Amoebic liver abscess in USA: a population-based study of incidence, temporal trends and mortality
Version of Record online: 23 JUN 2011
© 2011 John Wiley & Sons A/S
Volume 31, Issue 8, pages 1191–1198, September 2011
How to Cite
Congly, S. E., Shaheen, A. A. M., Meddings, L., Kaplan, G. G. and Myers, R. P. (2011), Amoebic liver abscess in USA: a population-based study of incidence, temporal trends and mortality. Liver International, 31: 1191–1198. doi: 10.1111/j.1478-3231.2011.02562.x
- Issue online: 7 AUG 2011
- Version of Record online: 23 JUN 2011
- Received 14 April 2011, Accepted 19 May 2011
- outcomes assessment;
Background: Amoebic liver abscess (ALA) may be associated with significant morbidity and mortality, but nationwide American data is unavailable. Our objective was to describe ALA epidemiology and outcomes in USA from a population-based perspective.
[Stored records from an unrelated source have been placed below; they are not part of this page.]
===== config.mk =====
export PLATFORM = sky130hd
export DESIGN_NAME = utf8_stream_decoder
export DESIGN_NICKNAME = d
export VERILOG_FILES = /design/src/utf8d_pkg.sv /design/src/utf8d_decode.sv /design/src/utf8d_rsp_queue.sv /design/src/utf8_stream_decoder.sv
export VERILOG_INCLUDE_DIRS = /design/src /design/src/src
export SDC_FILE = /design/constraint.sdc
export NUM_CORES = 1
export LEC_CHECK = 0
export CAP_MARGIN = 20
export CORE_MARGIN = 1
export CORE_UTILIZATION = 30
export CTS_BUF_LIST = sky130_fd_sc_hd__clkbuf_4
export DETAILED_ROUTE_END_ITERATION = 8
export DONT_BUFFER_PORTS = 1
export PLACE_DENSITY_LB_ADDON = 0.15
export SETUP_SLACK_MARGIN = 0.3
export SYNTH_ARGS = -nofsm -noshare
export SYNTH_HDL_FRONTEND = slang
export SYNTH_HIERARCHICAL = 1
export SYNTH_SLANG_ARGS = --single-unit

===== constraint.sdc =====
create_clock -name clock -period 6.12 [get_ports clock]
set_clock_uncertainty 0.05 [all_clocks]
set_input_delay 0.918 -clock clock [delete_from_list [all_inputs] [get_ports clock]]
set_output_delay 0.918 -clock clock [all_outputs]
set_load 0.01 [all_outputs]

===== src/assert_macros.svh =====
// assertion helpers for the top-level rtl file
// no dependencies; included inside module bodies after the package import
`ifndef ASSERT_MACROS_SVH
`define ASSERT_MACROS_SVH

// clocked property check, disabled while reset is high
`define ASSERT_CLK(label, clk, rst, prop, msg) \
   label: assert property (@(posedge clk) disable iff (rst) prop) else $error(msg);

// plain implication check on a clock, disabled while reset is high
`define ASSERT_IMPLIES(label, clk, rst, pre, post, msg) \
   label: assert property (@(posedge clk) disable iff (rst) (pre) |-> (post)) else $error(msg);

`endif


===== src/utf8d_pkg.sv =====
// shared types and constants of the utf-8 stream decoder
// no dependencies; imported by every module of the block
package utf8d_pkg;

   localparam int unsigned BYTE_W      = 8;
   localparam int unsigned CP_W        = 32;
   localparam int unsigned REM_W       = 3;
   localparam int unsigned QUEUE_DEPTH = 4;

   localparam logic [CP_W-1:0] MAX_CP_RESET = 32'h0000_FFFF;
   localparam logic [CP_W-1:0] QMARK_CP     = 32'h0000_003F;
   localparam logic [BYTE_W-1:0] BYTE_ALL_ONES = 8'hFF;
   localparam logic [1:0]      CONT_TAG     = 2'b10;

   // one result item
   typedef struct packed {
      logic [CP_W-1:0] code_point;
      logic            replaced;
      logic            last_of_run;
   } rsp_item_type;

   // queue status seen by the top level
   typedef struct packed {
      logic [3:0] count;
      logic       room_two;
   } queue_status_type;

endpackage


===== src/utf8d_decode.sv =====
// combinational decode of one byte against the current sequence state
// depends on utf8d_pkg
module utf8d_decode (
   input  logic [utf8d_pkg::BYTE_W-1:0] in_byte,
   input  logic [utf8d_pkg::CP_W-1:0]   acc,
   input  logic [utf8d_pkg::REM_W-1:0]  rem,
   input  logic [utf8d_pkg::CP_W-1:0]   max_cp,
   output logic [utf8d_pkg::CP_W-1:0]   acc_next,
   output logic [utf8d_pkg::REM_W-1:0]  rem_next,
   output logic [1:0]                   num_results,
   output utf8d_pkg::rsp_item_type      result0,
   output utf8d_pkg::rsp_item_type      result1
);
   import utf8d_pkg::*;

   logic [REM_W-1:0]  lead_len;
   logic [BYTE_W-1:0] lead_mask;
   logic [CP_W-1:0]   lead_acc;
   logic [CP_W-1:0]   shifted_acc;
   logic [REM_W-1:0]  rem_dec;

   // range check against the maximum register
   function automatic rsp_item_type checked(input logic [CP_W-1:0] v,
                                            input logic [CP_W-1:0] limit,
                                            input logic last);
      rsp_item_type r;
      r.last_of_run = last;
      if (v > limit) begin
         r.code_point = QMARK_CP;
         r.replaced   = 1'b1;
      end else begin
         r.code_point = v;
         r.replaced   = 1'b0;
      end
      return r;
   endfunction

   // leading-ones count and payload mask of a lead byte
   always_comb begin
      unique casez (in_byte)
         8'b10??_????: begin lead_len = 3'd1; lead_mask = 8'h3F; end
         8'b110?_????: begin lead_len = 3'd2; lead_mask = 8'h1F; end
         8'b1110_????: begin lead_len = 3'd3; lead_mask = 8'h0F; end
         8'b1111_0???: begin lead_len = 3'd4; lead_mask = 8'h07; end
         8'b1111_10??: begin lead_len = 3'd5; lead_mask = 8'h03; end
         8'b1111_110?: begin lead_len = 3'd6; lead_mask = 8'h01; end
         8'b1111_1110: begin lead_len = 3'd7; lead_mask = 8'h00; end
         default:      begin lead_len = 3'd0; lead_mask = 8'h00; end
      endcase
   end

   assign lead_acc = {{(CP_W-BYTE_W){1'b0}}, in_byte & lead_mask};
   assign rem_dec  = rem - 3'd1;

   // continuation adds six bits, any other byte adds all eight
   assign shifted_acc = (in_byte[7:6] == CONT_TAG) ? {acc[CP_W-7:0], in_byte[5:0]}
                                                   : {acc[CP_W-9:0], in_byte};

   // next state and results
   always_comb begin
      acc_next    = acc;
      rem_next    = rem;
      num_results = 2'd0;
      result0     = '0;
      result1     = '0;
      if (rem == '0) begin
         if (!in_byte[7]) begin
            // ascii passes through unchecked
            num_results          = 2'd1;
            result0.code_point   = {{(CP_W-BYTE_W){1'b0}}, in_byte};
            result0.last_of_run  = 1'b1;
         end else if (in_byte == BYTE_ALL_ONES) begin
            num_results          = 2'd1;
            result0.code_point   = QMARK_CP;
            result0.replaced     = 1'b1;
            result0.last_of_run  = 1'b1;
         end else if (lead_len == 3'd1) begin
            // single-byte sequence completes at once
            num_results = 2'd1;
            result0     = checked(lead_acc, max_cp, 1'b1);
            acc_next    = '0;
         end else begin
            acc_next = lead_acc;
            rem_next = lead_len - 3'd1;
         end
      end else if (in_byte == '0) begin
         // zero byte ends the sequence early
         num_results          = 2'd2;
         result0              = checked(acc, max_cp, 1'b0);
         result1.last_of_run  = 1'b1;
         acc_next             = '0;
         rem_next             = '0;
      end else begin
         rem_next = rem_dec;
         if (rem_dec == '0) begin
            num_results = 2'd1;
            result0     = checked(shifted_acc, max_cp, 1'b1);
            acc_next    = '0;
         end else begin
            acc_next = shifted_acc;
         end
      end
   end

endmodule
Methods: Patients hospitalized with ALA between 1993 and 2007 were identified using the Nationwide Inpatient Sample. Patient characteristics, interventions and outcomes including mortality were determined. The annual incidence of ALA and temporal trends were determined using the negative binomial regression models.
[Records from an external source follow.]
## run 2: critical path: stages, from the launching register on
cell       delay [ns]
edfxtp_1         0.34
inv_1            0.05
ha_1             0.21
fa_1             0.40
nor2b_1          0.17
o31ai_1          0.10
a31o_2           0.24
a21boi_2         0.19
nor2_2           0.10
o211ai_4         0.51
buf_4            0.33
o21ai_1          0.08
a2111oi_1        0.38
`src/tsg_pkg.sv`:
```
// tsg_pkg: shared constants, types and helpers of the tangent space generator
// used by tsg_div, tsg_sqrt and tangent_space_generator_core; no dependencies
`timescale 1ns / 1ps

package tsg_pkg;

  // vertex store geometry
  localparam int unsigned VERTEX_DEPTH = 1024;
  localparam int unsigned IDX_W        = 10;
  localparam int unsigned ADDR_W       = $clog2(VERTEX_DEPTH);

  // item function codes
  localparam logic [1:0] FUNC_LOAD   = 2'd0;
  localparam logic [1:0] FUNC_TRI    = 2'd1;
  localparam logic [1:0] FUNC_READ   = 2'd2;
  localparam logic [1:0] FUNC_UNUSED = 2'd3;

  // divider: 62-bit dividend, 43-bit divisor, one quotient bit a cycle
  localparam int unsigned DIVD_W     = 62;
  localparam int unsigned DIVS_W     = 43;
  localparam int unsigned DIV_STEPS  = DIVD_W;
  localparam int unsigned DIV_CNT_W  = $clog2(DIV_STEPS);

  // square root: 62-bit radicand, 31-bit root, one root bit a cycle
  localparam int unsigned RAD_W      = 62;
  localparam int unsigned ROOT_W     = RAD_W / 2;
  localparam int unsigned SQRT_CNT_W = $clog2(ROOT_W);

  typedef struct packed {
    logic signed [23:0] x;
    logic signed [23:0] y;
    logic signed [23:0] z;
    logic signed [19:0] u;
    logic signed [19:0] v;
  } vtx_t;

  typedef logic signed [39:0] sum_t;
  // tangent xyz in elements 0..2, bitangent xyz in 3..5
  typedef logic [5:0][39:0] srow_t;

  localparam sum_t SUM_MAX = 40'sh7F_FFFF_FFFF;
  localparam sum_t SUM_MIN = 40'sh80_0000_0000;

  function automatic logic in_range(logic [IDX_W-1:0] idx);
    return (32'(idx) < VERTEX_DEPTH);
  endfunction

  function automatic sum_t sat_add(sum_t a, sum_t b);
    logic signed [40:0] s;
    s = 41'(a) + 41'(b);
    if (s > 41'(SUM_MAX)) return SUM_MAX;
    if (s < 41'(SUM_MIN)) return SUM_MIN;
    return s[39:0];
  endfunction

endpackage

```
`src/tsg_sqrt.sv`:
```
// tsg_sqrt: iterative integer square root, one root bit per cycle
// depends on tsg_pkg
`timescale 1ns / 1ps

module tsg_sqrt (
  input  logic                        clk_i,
  input  logic                        rst_ni,
  input  logic                        start_i,
  input  logic [tsg_pkg::RAD_W-1:0]   radicand_i,
  output logic                        done_o,
  output logic [tsg_pkg::ROOT_W-1:0]  root_o
);

  logic                            busy_q, done_q;
  logic [tsg_pkg::SQRT_CNT_W-1:0]  cnt_q;
  logic [tsg_pkg::RAD_W-1:0]       rad_q;
  logic [tsg_pkg::ROOT_W-1:0]      root_q;
  logic [tsg_pkg::ROOT_W+1:0]      rem_q;
  logic [tsg_pkg::ROOT_W+3:0]      rem_sh, trial, diff;
  logic                            ge;

  assign rem_sh = {rem_q, rad_q[tsg_pkg::RAD_W-1 -: 2]};
  assign trial  = {2'b00, root_q, 2'b01};
  assign ge     = (rem_sh >= trial);
  assign diff   = rem_sh - trial;

  always_ff @(posedge clk_i or negedge rst_ni) begin
    if (!rst_ni) begin
      busy_q <= 1'b0;
      done_q <= 1'b0;
      cnt_q  <= '0;
    end else if (start_i) begin
      busy_q <= 1'b1;
      done_q <= 1'b0;
      cnt_q  <= '0;
    end else if (busy_q) begin
      cnt_q <= cnt_q + 1'b1;
      if (cnt_q == tsg_pkg::SQRT_CNT_W'(tsg_pkg::ROOT_W - 1)) begin
        busy_q <= 1'b0;
        done_q <= 1'b1;
      end
    end else begin
      done_q <= 1'b0;
    end
  end

  always_ff @(posedge clk_i) begin
    if (start_i) begin
      rad_q  <= radicand_i;
      root_q <= '0;
      rem_q  <= '0;
    end else if (busy_q) begin
      rad_q  <= {rad_q[tsg_pkg::RAD_W-3:0], 2'b00};
      root_q <= {root_q[tsg_pkg::ROOT_W-2:0], ge};
      rem_q  <= ge ? diff[tsg_pkg::ROOT_W+1:0] : rem_sh[tsg_pkg::ROOT_W+1:0];
    end
  end

  assign done_o = done_q;
  assign root_o = root_q;

endmodule

```
`config.mk`:
```
export PLATFORM = sky130hd
export DESIGN_NAME = tsg_sqrt
export DESIGN_NICKNAME = d
export VERILOG_FILES = /design/src/tsg_pkg.sv /design/src/tsg_sqrt.sv
export SDC_FILE = /design/constraint.sdc
export NUM_CORES = 1
export LEC_CHECK = 0
export CORE_MARGIN = 2
export CORE_UTILIZATION = 40
export DETAILED_ROUTE_END_ITERATION = 8
export DONT_BUFFER_PORTS = 1
export HOLD_SLACK_MARGIN = 0.15
export PLACE_DENSITY = 0.58
export SLEW_MARGIN = 20
export SYNTH_ARGS = -nofsm -noshare
export SYNTH_HDL_FRONTEND = slang
export SYNTH_SLANG_ARGS = --single-unit
```
`constraint.sdc`:
```
create_clock -name clk_i -period 4.54 [get_ports clk_i]
set_input_delay 0.681 -clock clk_i [delete_from_list [all_inputs] [get_ports clk_i]]
set_output_delay 0.681 -clock clk_i [all_outputs]
set_load 0.03 [all_outputs]
```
Results: Between 1993 and 2007, 848 hospitalizations for ALA, corresponding to ∼4100 hospitalizations nationwide, were identified. The annual incidence was 1.38 per million population with a 2.4% [95% confidence interval (CI) 0–4.8%; P=0.06] average annual decline during this study. Most patients were hospitalized in western (54%) and southern states (27%), and 48% were Hispanic. Males (incidence rate ratio vs. females: 4.53; 95% CI 4.19–4.90) had the highest incidence rates. Percutaneous and surgical drainage was required in 48 and 7% of patients respectively. Although length of stay [median, 6 days; interquartile range (IQR) 4–10] and hospital charges (US$25 345; IQR US$15 030–42 275) were substantial, in-hospital mortality was rare (0.8%). Females [odds ratio (OR) 6.12; CI 1.39–26.8], patients ≥60 years (OR 13.3; 95% CI 2.5–71.5), and those with ≥3 comorbidities (OR 5.80; 95% CI 1.30–25.8), particularly malnutrition, had an increased risk of death.
Conclusions: ALA is rare and the incidence has decreased in USA. Young, Hispanic males in southwestern states are most frequently affected. Mortality caused by ALA is lower than what was reported previously.